Témoignage : Tout commence en soi
Un témoignage sincère sur l’acceptation de soi, l’écoute du corps et l’importance de poser ses limites pour mieux vivre avec la fibrose kystique, tant sur le plan relationnel qu’émotionnel.
Je m’appelle Marie-France et je vis avec la fibrose kystique depuis maintenant 24 ans. Lorsque j’étais enfant, mes symptômes étaient légers et je menais une vie semblable à celle des autres. Avec le temps, comme pour toute personne atteinte de fibrose kystique, la maladie a évolué et mon quotidien s’est transformé. Aujourd’hui âgée de 32 ans, je me considère malgré tout chanceuse. Je mène une vie relativement normale : une relation amoureuse stable, une famille aimante, de bonnes amies et un travail que j’aime. Pour moi, la maladie ressemble beaucoup à la vie elle-même : faite de hauts et de bas, de journées plus faciles et d’autres plus exigeantes. Si les moins bonnes journées sont plus fréquentes avec les années, elles m’apprennent aussi à apprécier pleinement les bonnes.
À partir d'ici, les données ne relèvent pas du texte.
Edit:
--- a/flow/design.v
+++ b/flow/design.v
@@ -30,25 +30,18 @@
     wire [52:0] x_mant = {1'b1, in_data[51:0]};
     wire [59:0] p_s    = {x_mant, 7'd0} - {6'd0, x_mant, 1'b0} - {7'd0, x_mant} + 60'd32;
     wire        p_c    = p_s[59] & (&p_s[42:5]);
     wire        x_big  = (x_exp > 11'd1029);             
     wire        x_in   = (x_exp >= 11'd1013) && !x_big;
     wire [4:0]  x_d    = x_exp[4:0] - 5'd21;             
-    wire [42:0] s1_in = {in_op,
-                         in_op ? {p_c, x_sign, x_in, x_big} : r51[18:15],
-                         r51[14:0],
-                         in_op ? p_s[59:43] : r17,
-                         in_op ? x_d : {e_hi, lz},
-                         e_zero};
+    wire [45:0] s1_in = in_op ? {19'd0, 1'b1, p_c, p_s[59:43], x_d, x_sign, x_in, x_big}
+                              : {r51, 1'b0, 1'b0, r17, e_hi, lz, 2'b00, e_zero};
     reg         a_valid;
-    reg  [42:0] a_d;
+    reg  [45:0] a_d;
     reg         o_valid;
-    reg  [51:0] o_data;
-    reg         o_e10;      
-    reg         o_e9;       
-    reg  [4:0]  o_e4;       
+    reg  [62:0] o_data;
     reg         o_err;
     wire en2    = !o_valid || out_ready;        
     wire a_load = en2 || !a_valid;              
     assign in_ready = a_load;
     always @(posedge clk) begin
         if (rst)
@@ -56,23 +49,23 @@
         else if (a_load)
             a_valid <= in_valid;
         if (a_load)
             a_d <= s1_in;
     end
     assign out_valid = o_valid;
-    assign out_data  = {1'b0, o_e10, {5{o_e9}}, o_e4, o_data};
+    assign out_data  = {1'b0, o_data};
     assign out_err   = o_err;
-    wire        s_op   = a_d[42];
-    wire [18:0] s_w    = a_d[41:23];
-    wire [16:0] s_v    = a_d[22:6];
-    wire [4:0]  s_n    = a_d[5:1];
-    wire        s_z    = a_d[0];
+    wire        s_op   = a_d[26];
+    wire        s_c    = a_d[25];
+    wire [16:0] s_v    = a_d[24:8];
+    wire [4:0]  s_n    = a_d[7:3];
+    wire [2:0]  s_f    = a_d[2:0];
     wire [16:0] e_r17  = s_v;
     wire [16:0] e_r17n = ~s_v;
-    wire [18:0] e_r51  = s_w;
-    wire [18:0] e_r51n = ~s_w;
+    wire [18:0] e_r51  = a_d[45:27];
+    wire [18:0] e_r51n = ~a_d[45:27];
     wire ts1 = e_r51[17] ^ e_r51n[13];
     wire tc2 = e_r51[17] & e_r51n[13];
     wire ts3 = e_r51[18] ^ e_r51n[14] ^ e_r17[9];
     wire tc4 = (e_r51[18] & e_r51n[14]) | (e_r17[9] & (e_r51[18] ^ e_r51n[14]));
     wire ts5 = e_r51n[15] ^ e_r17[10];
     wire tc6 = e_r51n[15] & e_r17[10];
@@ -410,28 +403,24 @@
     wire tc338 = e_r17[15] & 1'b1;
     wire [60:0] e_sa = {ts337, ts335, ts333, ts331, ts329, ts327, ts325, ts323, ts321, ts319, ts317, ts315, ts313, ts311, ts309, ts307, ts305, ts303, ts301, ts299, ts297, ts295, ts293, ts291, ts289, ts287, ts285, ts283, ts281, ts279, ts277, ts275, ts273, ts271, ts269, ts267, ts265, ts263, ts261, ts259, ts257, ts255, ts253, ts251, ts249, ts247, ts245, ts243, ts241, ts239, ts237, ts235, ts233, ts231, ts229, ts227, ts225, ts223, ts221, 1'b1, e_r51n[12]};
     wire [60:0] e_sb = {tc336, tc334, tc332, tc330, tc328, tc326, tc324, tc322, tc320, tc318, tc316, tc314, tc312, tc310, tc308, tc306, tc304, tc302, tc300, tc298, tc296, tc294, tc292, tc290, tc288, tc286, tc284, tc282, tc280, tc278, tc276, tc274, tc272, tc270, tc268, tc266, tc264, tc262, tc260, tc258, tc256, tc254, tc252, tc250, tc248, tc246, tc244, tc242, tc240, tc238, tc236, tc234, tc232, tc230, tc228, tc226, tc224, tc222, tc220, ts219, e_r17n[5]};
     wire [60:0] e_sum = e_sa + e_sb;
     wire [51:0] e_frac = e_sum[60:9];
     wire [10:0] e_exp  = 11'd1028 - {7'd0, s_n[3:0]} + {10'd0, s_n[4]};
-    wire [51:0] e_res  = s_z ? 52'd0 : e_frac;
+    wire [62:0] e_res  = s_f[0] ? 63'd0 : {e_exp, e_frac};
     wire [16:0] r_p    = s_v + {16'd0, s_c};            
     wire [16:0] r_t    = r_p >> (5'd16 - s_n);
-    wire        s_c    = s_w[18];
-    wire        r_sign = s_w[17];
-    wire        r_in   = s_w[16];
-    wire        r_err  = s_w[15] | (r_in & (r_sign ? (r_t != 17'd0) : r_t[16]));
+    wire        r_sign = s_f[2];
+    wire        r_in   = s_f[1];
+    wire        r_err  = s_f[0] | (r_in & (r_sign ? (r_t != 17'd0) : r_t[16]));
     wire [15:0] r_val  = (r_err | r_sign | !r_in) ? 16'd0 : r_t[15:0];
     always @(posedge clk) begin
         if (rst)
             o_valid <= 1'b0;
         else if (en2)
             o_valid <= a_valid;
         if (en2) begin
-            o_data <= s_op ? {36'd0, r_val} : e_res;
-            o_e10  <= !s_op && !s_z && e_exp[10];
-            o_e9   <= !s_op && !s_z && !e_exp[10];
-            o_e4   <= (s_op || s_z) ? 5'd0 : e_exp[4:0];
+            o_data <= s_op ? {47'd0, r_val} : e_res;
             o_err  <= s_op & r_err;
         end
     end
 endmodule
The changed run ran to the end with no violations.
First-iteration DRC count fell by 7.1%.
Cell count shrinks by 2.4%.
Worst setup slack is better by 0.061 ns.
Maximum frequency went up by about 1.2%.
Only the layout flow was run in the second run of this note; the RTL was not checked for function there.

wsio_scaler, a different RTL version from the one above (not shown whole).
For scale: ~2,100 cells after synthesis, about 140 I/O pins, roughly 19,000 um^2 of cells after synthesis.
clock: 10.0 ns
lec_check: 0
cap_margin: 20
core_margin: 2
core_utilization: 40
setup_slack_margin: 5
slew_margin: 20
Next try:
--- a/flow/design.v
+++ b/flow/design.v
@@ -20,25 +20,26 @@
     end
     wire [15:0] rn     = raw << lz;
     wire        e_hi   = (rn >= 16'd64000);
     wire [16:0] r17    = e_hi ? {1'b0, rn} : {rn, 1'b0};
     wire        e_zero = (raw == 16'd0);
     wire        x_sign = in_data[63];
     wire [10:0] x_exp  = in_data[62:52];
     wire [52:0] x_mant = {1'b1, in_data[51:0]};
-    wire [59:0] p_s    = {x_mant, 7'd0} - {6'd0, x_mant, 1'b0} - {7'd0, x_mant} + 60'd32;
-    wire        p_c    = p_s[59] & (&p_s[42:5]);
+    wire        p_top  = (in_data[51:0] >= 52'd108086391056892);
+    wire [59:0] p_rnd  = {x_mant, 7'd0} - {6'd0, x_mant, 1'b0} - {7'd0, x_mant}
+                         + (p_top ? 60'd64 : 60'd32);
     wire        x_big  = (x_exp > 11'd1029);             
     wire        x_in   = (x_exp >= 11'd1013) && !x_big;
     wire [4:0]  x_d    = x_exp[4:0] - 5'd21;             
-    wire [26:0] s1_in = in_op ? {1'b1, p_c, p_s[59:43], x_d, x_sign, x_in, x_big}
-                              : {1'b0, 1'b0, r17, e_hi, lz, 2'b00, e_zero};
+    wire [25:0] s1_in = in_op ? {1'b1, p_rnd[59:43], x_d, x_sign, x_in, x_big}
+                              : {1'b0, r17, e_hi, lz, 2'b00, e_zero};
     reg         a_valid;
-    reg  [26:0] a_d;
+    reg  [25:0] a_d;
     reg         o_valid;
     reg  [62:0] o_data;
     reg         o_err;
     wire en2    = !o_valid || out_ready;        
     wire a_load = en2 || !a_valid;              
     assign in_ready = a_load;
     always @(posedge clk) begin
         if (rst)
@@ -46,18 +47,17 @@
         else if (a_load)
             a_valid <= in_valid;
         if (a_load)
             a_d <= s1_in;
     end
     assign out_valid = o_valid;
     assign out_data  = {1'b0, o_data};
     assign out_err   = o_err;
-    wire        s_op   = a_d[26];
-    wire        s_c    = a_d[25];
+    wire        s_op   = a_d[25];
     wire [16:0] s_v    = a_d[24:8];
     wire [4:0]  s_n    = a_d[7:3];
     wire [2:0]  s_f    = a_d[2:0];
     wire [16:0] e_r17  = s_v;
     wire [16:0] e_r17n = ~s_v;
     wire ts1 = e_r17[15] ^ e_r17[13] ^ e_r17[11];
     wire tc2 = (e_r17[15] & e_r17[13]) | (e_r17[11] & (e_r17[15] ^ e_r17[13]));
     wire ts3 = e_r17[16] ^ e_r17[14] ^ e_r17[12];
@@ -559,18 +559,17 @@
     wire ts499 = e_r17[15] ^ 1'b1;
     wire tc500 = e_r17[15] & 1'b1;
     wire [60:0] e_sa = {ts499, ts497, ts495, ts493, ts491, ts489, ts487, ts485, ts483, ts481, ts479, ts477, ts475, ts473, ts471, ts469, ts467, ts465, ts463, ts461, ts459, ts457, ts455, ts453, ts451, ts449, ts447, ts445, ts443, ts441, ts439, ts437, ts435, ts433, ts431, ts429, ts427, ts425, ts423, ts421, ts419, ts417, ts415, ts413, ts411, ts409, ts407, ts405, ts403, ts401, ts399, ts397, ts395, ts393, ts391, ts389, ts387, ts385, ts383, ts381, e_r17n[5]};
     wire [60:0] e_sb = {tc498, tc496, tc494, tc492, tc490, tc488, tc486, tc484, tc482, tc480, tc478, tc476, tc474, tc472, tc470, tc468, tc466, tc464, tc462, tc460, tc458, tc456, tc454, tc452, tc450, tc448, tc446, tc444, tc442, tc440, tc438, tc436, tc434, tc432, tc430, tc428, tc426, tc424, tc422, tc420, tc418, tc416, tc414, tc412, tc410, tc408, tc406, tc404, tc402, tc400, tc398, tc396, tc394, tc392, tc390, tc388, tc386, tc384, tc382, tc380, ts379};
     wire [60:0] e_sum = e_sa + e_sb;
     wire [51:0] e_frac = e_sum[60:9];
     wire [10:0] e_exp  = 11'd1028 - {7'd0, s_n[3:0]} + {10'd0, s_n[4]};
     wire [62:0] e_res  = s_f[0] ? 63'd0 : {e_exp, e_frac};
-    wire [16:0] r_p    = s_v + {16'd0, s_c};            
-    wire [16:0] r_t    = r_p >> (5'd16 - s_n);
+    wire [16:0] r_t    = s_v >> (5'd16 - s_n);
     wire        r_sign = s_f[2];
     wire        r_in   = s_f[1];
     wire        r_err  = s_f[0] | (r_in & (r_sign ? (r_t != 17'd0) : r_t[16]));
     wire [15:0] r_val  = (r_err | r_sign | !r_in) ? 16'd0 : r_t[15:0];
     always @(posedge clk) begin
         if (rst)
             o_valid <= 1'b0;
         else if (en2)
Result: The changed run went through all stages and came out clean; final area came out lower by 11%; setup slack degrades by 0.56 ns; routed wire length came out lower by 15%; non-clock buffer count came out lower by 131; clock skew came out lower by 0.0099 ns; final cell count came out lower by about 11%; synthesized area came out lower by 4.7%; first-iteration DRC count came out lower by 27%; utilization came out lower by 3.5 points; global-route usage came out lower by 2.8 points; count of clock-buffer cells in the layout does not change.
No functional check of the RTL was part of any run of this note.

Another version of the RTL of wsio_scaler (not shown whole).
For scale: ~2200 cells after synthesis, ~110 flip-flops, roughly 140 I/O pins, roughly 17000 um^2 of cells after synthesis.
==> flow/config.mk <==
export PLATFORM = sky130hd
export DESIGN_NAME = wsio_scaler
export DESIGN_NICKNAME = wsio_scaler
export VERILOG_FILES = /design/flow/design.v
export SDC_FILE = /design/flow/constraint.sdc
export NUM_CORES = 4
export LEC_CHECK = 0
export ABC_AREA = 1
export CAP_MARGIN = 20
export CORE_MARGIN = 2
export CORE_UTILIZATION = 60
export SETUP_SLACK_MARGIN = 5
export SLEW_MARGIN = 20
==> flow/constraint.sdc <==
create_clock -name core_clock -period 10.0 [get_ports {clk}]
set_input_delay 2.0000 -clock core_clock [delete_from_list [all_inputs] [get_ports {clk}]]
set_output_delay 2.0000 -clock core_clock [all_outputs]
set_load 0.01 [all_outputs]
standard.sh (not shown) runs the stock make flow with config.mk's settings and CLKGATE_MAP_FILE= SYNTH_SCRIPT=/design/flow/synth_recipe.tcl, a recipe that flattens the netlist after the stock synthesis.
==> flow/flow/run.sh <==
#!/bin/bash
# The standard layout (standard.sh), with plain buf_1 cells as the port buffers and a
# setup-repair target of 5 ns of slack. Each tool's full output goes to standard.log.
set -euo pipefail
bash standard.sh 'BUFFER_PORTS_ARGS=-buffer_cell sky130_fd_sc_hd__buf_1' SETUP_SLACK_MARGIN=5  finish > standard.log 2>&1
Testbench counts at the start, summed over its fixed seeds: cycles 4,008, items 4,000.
From an optimization exercise on the open Yosys and OpenROAD flow, aimed at small area; shortcuts taken in it are not production practice.
No activity file was given, so power comes from the tool's default toggle rates.

Setup of build 50:
==> flow/design.v <==
module vm_core (
    input  wire         clk,
    input  wire         rst,
    input  wire [159:0] image,
    output wire [1:0]   run_state,
    output wire [1:0]   fault_kind,
    output wire [15:0]  fault_addr,
    output wire [7:0]   fault_opcode,
    output wire [2:0]   fault_op,
    output wire [15:0]  ip,
    output wire [15:0]  r1,
    output wire [15:0]  r2,
    output wire [159:0] mem
);
    localparam [3:0] ST_CLR   = 4'd0;    
    localparam [3:0] ST_FETCH = 4'd1;    
    localparam [3:0] ST_D1    = 4'd2;    
    localparam [3:0] ST_D2    = 4'd3;    
    localparam [3:0] ST_SEEK  = 4'd4;    
    localparam [3:0] ST_CMP   = 4'd5;    
    localparam [3:0] ST_EXEC  = 4'd6;    
    localparam [3:0] ST_ALIGN = 4'd7;    
    localparam [3:0] ST_DONE  = 4'd8;
    reg [159:0] m;         
    reg [4:0]   rot;
    reg [15:0]  x0, x1, x2;
    reg [3:0]   st;
    reg [3:0]   cnt;
    reg [7:0]   fb;        
    reg [2:0]   opc;
    reg [1:0]   sa;        
    reg         eq;
    reg         c, c2;
    reg [2:0]   fop;
    reg [1:0]   code;
    wire [7:0] h0 = m[7:0];
    assign ip  = x0;
    assign r1  = x1;
    assign r2  = x2;
    assign mem = m;
    wire isLD   = (opc == 3'd1);
    wire isST   = (opc == 3'd2);
    wire isADD  = (opc == 3'd3);
    wire isSUB  = (opc == 3'd4);
    wire isJMP  = (opc == 3'd5);
    wire isJE   = (opc == 3'd6);
    wire isADDI = (opc == 3'd7);
    wire [4:0] p       = x0[4:0];
    wire       ip_neg  = x0[15];
    wire       ip_past = !x0[15] && (x0[14:5] != 10'd0 || x0[4:0] >= 5'd20);
    wire       at_ip   = (rot == p);
    wire       rot0    = (rot == 5'd0);
    wire h0_legal = (h0[7:3] == 5'd0) && (h0[2:0] != 3'd0);
    wire h0_halt  = (h0 == 8'hFF);
    wire opnd_oob = (h0[2:0] == 3'd5 || h0[2:0] == 3'd6) ? (p == 5'd19) :
                    (h0[2:0] == 3'd7) ? (p >= 5'd17) : (p >= 5'd18);
    wire h0_gt2  = (h0 > 8'd2);
    wire h0_gt18 = (h0 > 8'd18);
    wire h0_gt19 = (h0 > 8'd19);
    wire a  = (sa == 2'd0) ? x0[0] : (sa == 2'd1) ? x1[0] : x2[0];
    wire bq = (h0[1:0] == 2'd0) ? x0[0] : (h0[1:0] == 2'd1) ? x1[0] : x2[0];
    wire w0 = m[0];
    wire jumping = isJMP | (isJE & eq);
    wire opA = (isLD | isJMP | isJE) ? 1'b0 : a;
    wire opB = isADD ? bq : isSUB ? ~bq : (isJMP | isJE) ? (w0 & ~cnt[3]) : w0;
    wire res = opA ^ opB ^ c;
    wire c_n = (opA & opB) | (opA & c) | (opB & c);
    wire       dst_r1 = isADD | isSUB | ((isLD | isADDI) & (sa == 2'd1));
    wire       dst_r2 = (isLD | isADDI) & (sa == 2'd2);
    wire       dst_ip = ((isLD | isADDI) & (sa == 2'd0)) | jumping;
    wire lb0 = !jumping && !isJE && !isADDI;           
    wire lb1 = !jumping && !isADDI;                     
    wire lb2 = isADDI;                                  
    wire kb  = (cnt == 4'd0) ? lb0 : (cnt == 4'd1) ? lb1 : (cnt == 4'd2) ? lb2 : 1'b0;
    wire ips = dst_ip ? res : x0[0];
    wire ipo = jumping ? res : (ips ^ kb ^ c2);
    wire c2_n = (ips & kb) | (ips & c2) | (kb & c2);
    wire clr  = (st == ST_CLR);
    wire exec = (st == ST_EXEC);
    wire shreg = clr | exec | (st == ST_CMP);
    wire in0 = clr ? 1'b0 : exec ? ipo : x0[0];
    wire in1 = clr ? 1'b0 : (exec & dst_r1) ? res : x1[0];
    wire in2 = clr ? 1'b0 : (exec & dst_r2) ? res : x2[0];
    wire eq_n = eq & (x1[0] == x2[0]);
    reg        rotate;     
    reg        wsh;        
    reg [3:0]  st_n;
    reg        fb_ld;
    reg        end_now;    
    reg [1:0]  code_n;
    reg [2:0]  fop_n;
    always @* begin
        rotate  = 1'b0;
        wsh     = 1'b0;
        st_n    = st;
        fb_ld   = 1'b0;
        end_now = 1'b0;
        code_n  = 2'd3;
        fop_n   = 3'd0;
        case (st)
            ST_CLR: if (cnt == 4'd15) st_n = ST_FETCH;
            ST_FETCH: begin
                if (ip_past) begin
                    end_now = 1'b1; code_n = 2'd2;
                end else if (ip_neg) begin
                    end_now = 1'b1; fop_n = 3'd1;
                end else if (!at_ip) begin
                    rotate = 1'b1;
                end else begin
                    fb_ld = 1'b1;
                    if (h0_halt) begin
                        end_now = 1'b1; code_n = 2'd1;
                    end else if (!h0_legal) begin
                        end_now = 1'b1; fop_n = 3'd0;
                    end else if (opnd_oob) begin
                        end_now = 1'b1; fop_n = 3'd2;
                    end else begin
                        rotate = 1'b1; st_n = ST_D1;
                    end
                end
            end
            ST_D1: begin
                if (isJMP) begin
                    if (h0_gt19) begin
                        end_now = 1'b1; fop_n = 3'd5; fb_ld = 1'b1;
                    end else st_n = ST_EXEC;
                end else if (isJE) begin
                    st_n = ST_CMP;
                end else if (h0_gt2) begin
                    end_now = 1'b1; fop_n = 3'd0;
                end else begin
                    rotate = 1'b1; st_n = ST_D2;
                end
            end
            ST_D2: begin
                if (isLD | isST) begin
                    fb_ld = 1'b1;
                    if (h0_gt18) begin
                        end_now = 1'b1; fop_n = isLD ? 3'd3 : 3'd4;
                    end else st_n = ST_SEEK;
                end else if ((isADD | isSUB) & h0_gt2) begin
                    end_now = 1'b1; fop_n = 3'd0;
                end else st_n = ST_EXEC;
            end
            ST_SEEK: begin
                if (rot == fb[4:0]) st_n = ST_EXEC;
                else rotate = 1'b1;
            end
            ST_CMP: begin
                if (cnt == 4'd15) begin
                    if (eq_n & h0_gt19) begin
                        end_now = 1'b1; fop_n = 3'd5; fb_ld = 1'b1;
                    end else st_n = ST_EXEC;
                end
            end
            ST_EXEC: begin
                wsh = !(isADD | isSUB);
                if (cnt == 4'd15) st_n = ST_FETCH;
            end
            ST_ALIGN: begin
                if (rot0) st_n = ST_DONE;
                else rotate = 1'b1;
            end
            default: ;
        endcase
        if (end_now) st_n = rot0 ? ST_DONE : ST_ALIGN;
    end
    wire [4:0] rot_inc = (rot == 5'd19) ? 5'd0 : rot + 5'd1;
    wire [159:0] m_rot = {m[7:0], m[159:8]};
    wire [15:0]  w_sh  = {(isST ? a : m[0]), m[15:1]};
    wire sel_rot  = !rst & rotate;
    wire sel_wsh  = !rst & wsh;
    wire sel_hold = !rst & !rotate;           
    wire sel_hw   = !rst & !rotate & !wsh;    
    wire [159:0] m_n = ({160{rst}} & image) | ({160{sel_rot}} & m_rot) |
                       ({144'd0, {16{sel_wsh}} & w_sh}) |
                       ({{144{sel_hold}}, {16{sel_hw}}} & m);
    always @(posedge clk) m <= m_n;
    always @(posedge clk) begin
        if (rst) begin
            rot <= 5'd0;
            st  <= ST_CLR;
            cnt <= 4'd0;
        end else begin
            if (rotate) rot <= rot_inc;
            st  <= st_n;
            cnt <= (st_n != st) ? 4'd0 : cnt + 4'd1;
        end
    end
    always @(posedge clk) begin
        if (shreg) begin
            x0 <= {in0, x0[15:1]};
            x1 <= {in1, x1[15:1]};
            x2 <= {in2, x2[15:1]};
        end
        if (fb_ld) fb <= h0;
        if (st == ST_FETCH) opc <= h0[2:0];
        if (st == ST_D1) sa <= h0[1:0];
        if (st == ST_D1) eq <= 1'b1;
        else if (st == ST_CMP) eq <= eq_n;
        if (st != ST_EXEC) begin
            c  <= (st_n == ST_EXEC) & isSUB;
            c2 <= 1'b0;
        end else begin
            c  <= c_n;
            c2 <= c2_n;
        end
        if (end_now) begin
            code <= code_n;
            fop  <= fop_n;
        end
    end
    wire done    = (st == ST_DONE);
    wire faulted = (code == 2'd3);
    wire f_ip    = (fop == 3'd1) | (fop == 3'd0 & faulted);
    wire f_fb    = (fop == 3'd2) | (fop == 3'd0 & faulted);
    assign run_state    = done ? code : 2'd0;
    assign fault_op     = fop;
    assign fault_kind   = !faulted ? 2'd0 : (fop == 3'd0) ? 2'd1 : 2'd2;
    assign fault_addr   = f_ip ? x0 : (fop == 3'd2) ? 16'd20 :
                          (fop[2] | (fop == 3'd3)) ? {8'd0, fb} : 16'd0;
    assign fault_opcode = f_fb ? fb : (fop[2] | (fop == 3'd3)) ? {5'd0, opc} : 8'd0;
endmodule
clock: 10.0 ns
lec_check: 0
abc_area: 1
cap_margin: 20
core_margin: 2
core_utilization: 30
slew_margin: 20
run.sh (not shown) runs the stock make flow with config.mk's settings and CLKGATE_MAP_FILE= SYNTH_SCRIPT=/design/flow/synth_recipe.tcl, a recipe that flattens the netlist after the stock synthesis.
Build 50 closes out successfully: all stages finished, all timing, DRC and antenna checks passed.
Changes in build 45 relative to build 50:
Settings: CTS_CLUSTER_SIZE now 14, previously not set; CTS_CLUSTER_DIAMETER now 120, previously not set; CTS_BUF_LIST now sky130_fd_sc_hd__clkbuf_8, previously not set.
==> flow/flow/run.sh (new file) <==
#!/bin/bash
export BUFFER_PORTS_ARGS="-buffer_cell sky130_fd_sc_hd__buf_1"
bash standard.sh > standard.log 2>&1
==> flow/standard.sh (new file) <==
#!/bin/bash
# synth_recipe.tcl (not shown) runs the flow's synth.tcl, then flattens the netlist and writes it again
# the make line also repeats each setting of config.mk as NAME=value (left out here)
make -C /OpenROAD-flow-scripts/flow DESIGN_CONFIG=/design/flow/config.mk WORK_HOME=/design/flow/orfs CLKGATE_MAP_FILE= SYNTH_SCRIPT=/design/flow/synth_recipe.tcl "${@:-finish}"
removed: flow/run.sh
==> comparison <==
When the final numbers for build 45 and build 50 were put side by side, the maximum operating frequency turned out to be smaller in build 50.
On sequential share of layout area, the lower figure sits with build 50, not build 45.
From build 50 to build 45 the numbers moved as follows: count of distinct cell types in the synthesized netlist comparable, cell area now smaller.
Build 50 and build 45 ended up with roughly the same via count.
Edits applied to the flow inputs when going from build 45 to build 60:
Settings: a deleted CTS_BUF_LIST that had been sky130_fd_sc_hd__clkbuf_8; a deleted CTS_CLUSTER_SIZE that had been 14; a deleted CTS_CLUSTER_DIAMETER that had been 120.
Results
Routed length on met3 of build 60 falls short of that of build 45 by a few percent. Diff build 45 -> build 60: number of global-route vias before repair rose by 136, ratio of total power to cell area rose by 9.1%, total power rose by about 14%, register-to-register setup slack fell by 0.02 ns, internal power summed over all cells rose by 380 uW. Compared with build 45, in build 60 cell area up 4.4%; clock power went up; share of power burned in the clock network rose by 9.9 points; final core utilization went up by 1.6 points.
#### Input delta (build 78 over build 60)
Settings: putting CTS_CLUSTER_SIZE at 20 where nothing was set; putting CTS_BUF_LIST at sky130_fd_sc_hd__clkbuf_16 where nothing was set; putting CTS_CLUSTER_DIAMETER at 120 where nothing was set.
==> comparison <==
Compared with build 60, build 78 ends up with less cell area. Compared with build 60, build 78 shows a higher sequential share of layout area. Going from build 60 to build 78, wire length -230 um, final weighted congestion of routability-driven global placement ~0 delta, per-cell routed wire length +about 0.6%, first-pass GRT wire length -about 0.8%. Per the comparison of build 78 with build 60, setup slack -0.021 ns, worst hold slack down 0.0034 ns.
The following lists how build 94 was set up differently from build 78:
Settings: CTS_CLUSTER_DIAMETER: 120 -> 60; CTS_CLUSTER_SIZE: 20 -> 24.
## What came out
Build 94 did not stop at any stage, and its layout met the timing, design-rule and antenna checks.
On number of buffers created by CTS, the higher figure sits with build 94, not build 78.
Compared with build 78, build 94 shows cell count higher by 26.
Setup slack in build 94 is smaller than in build 78.
The switching power of the nets of build 94 was inferior to that of build 78.
Count of vias placed by the detailed router up about 1.4% in build 94 wrt build 78
Compared with build 78, build 94 is hungrier on power.
For part of the cycle the worst path needs, build 78 and build 94 come out practically identical.
Compared build 94 vs build 78, and met3 global-route usage is up in build 94.
No run of this note included a check of the RTL's function; only the layout flow was run.

separate check: timing with driven ports:
The flow's constraints put no driver on any port. The routed layouts listed below were extracted and timed again, unchanged, in two steps.
Step 1 (the two cells are an assumption about what drives the block):
set clk [get_ports {clk}]
set_driving_cell -lib_cell sky130_fd_sc_hd__clkbuf_16 $clk
set_driving_cell -lib_cell sky130_fd_sc_hd__buf_2 [delete_from_list [all_inputs] $clk]
Step 2 times the ports against the registers' clock, not the clock port: input delays grow and output delays shrink by t, the midpoint of the rising clock arrivals with the driver on.
Slacks: no drivers / after step 1 / after step 2; pairs: no drivers / after step 1.
run | t, ns | setup WS [ns] | hold slack, ns | worst setup path at the end | latest minus earliest clock arrival (ns)
build 50 | 0.597 | 5.308 / 5.257 / 5.283 | 0.446 / 0.446 / 0.446 | input to register | 0.026 / 0.027
build 45 | 0.601 | 5.509 / 5.462 / 5.843 | 0.447 / 0.447 / 0.447 | input to register | 0.027 / 0.027
build 60 | 0.607 | 5.561 / 5.511 / 5.818 | 0.447 / 0.447 / 0.447 | input to register | 0.028 / 0.027
build 78 | 0.551 | 5.540 / 5.488 / 5.841 | 0.443 / 0.443 / 0.443 | input to register | 0.025 / 0.026
build 94 | 0.598 | 5.534 / 5.480 / 5.851 | 0.455 / 0.455 / 0.455 | input to register | 0.023 / 0.024
After both steps every run listed still meets setup and hold. The setup slack of build 50, which loses most, moves by -0.051 ns with the drivers and by -0.025 ns with both steps.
Les relations interpersonnelles
Durant mon enfance, la fibrose kystique ne m’a jamais réellement empêchée de vivre pleinement. Je me sentais même chanceuse dans ma malchance. C’est à l’âge adulte que les choses ont changé, particulièrement dans mes relations amoureuses. Longtemps, j’ai tenté de suivre le rythme de mes partenaires, parfois au détriment de ma santé. Lorsque je n’y arrivais plus, l’intérêt de l’autre s’effritait.
À plusieurs reprises, j’ai caché mon véritable état par peur de perdre la personne que j’aimais. J’avais tendance à percevoir la fibrose kystique comme un défaut, un « vice caché » dont il fallait retarder la révélation. Pourtant, j’ai appris avec le temps que la maladie faisait partie intégrante de qui je suis. Aujourd’hui, ma philosophie est simple : c’est à prendre ou à laisser.
Si une personne m’aime réellement, elle saura composer avec la fibrose kystique et tout ce qu’elle implique. Sinon, ce n’était tout simplement pas la bonne personne. Si j’avais un message à transmettre aux jeunes femmes atteintes de fibrose kystique, ce serait celui-ci : vous avez autant de valeur que n’importe qui. La maladie ne vous enlève rien. Ne laissez jamais personne vous faire croire le contraire. Tout commence en soi.
Établir ses priorités
La mi-vingtaine a marqué une période de grands questionnements. J’étais constamment tiraillée entre ma tête, remplie d’idées et d’envies, et mon corps, qui réclamait repos et douceur. Apprendre à trancher n’a jamais été simple pour moi. Avec le temps et l’expérience, j’ai compris l’importance d’écouter mes besoins et de respecter mes limites — et surtout de les faire respecter.
Dire « non » est devenu une priorité, tout comme prendre soin de moi. Ce changement est relativement récent, mais essentiel. Lorsque j’annule une sortie ou que je reporte une activité, mon entourage comprend désormais que ma santé passe avant tout. Et j’ai découvert qu’il est toujours possible de s’adapter et de trouver un juste milieu.
Mettre la santé et le bien-être au centre de ses décisions transforme profondément le quotidien, autant sur le plan physique qu’émotionnel.
Communiquer et partager
Même si je fréquente régulièrement la clinique de fibrose kystique, j’ai longtemps eu peu de contacts avec d’autres personnes vivant la même réalité. Récemment, avec l’aggravation de mes symptômes, j’ai ressenti le besoin d’échanger avec quelqu’un qui comprend réellement ce que je vis. J’ai ainsi tissé un lien avec une autre femme atteinte de fibrose kystique. Nos échanges, principalement en ligne, m’apportent un immense réconfort. Se sentir comprise de l’intérieur fait toute la différence.
S’impliquer
Depuis quelques années, je m’implique à ma façon dans la cause de la fibrose kystique, que ce soit par la vente de billets de tirage, la participation à des soirées-bénéfices ou à la marche annuelle Destination guérison. Ces engagements m’ont permis de me sentir utile, responsable et davantage connectée à la communauté.
Cette implication m’a aussi ouvert l’esprit : je m’informe davantage, je lis plus sur la maladie et je me sens moins seule face à ce parcours.
Conclusion
Vivre avec la fibrose kystique, c’est avancer un jour à la fois. C’est aussi une quête d’équilibre constante, entre le corps, les émotions et la vie sociale. Avec le temps, j’ai appris que le plus important n’est pas de suivre le rythme des autres, mais de trouver le mien. Parce qu’au final, tout commence en soi.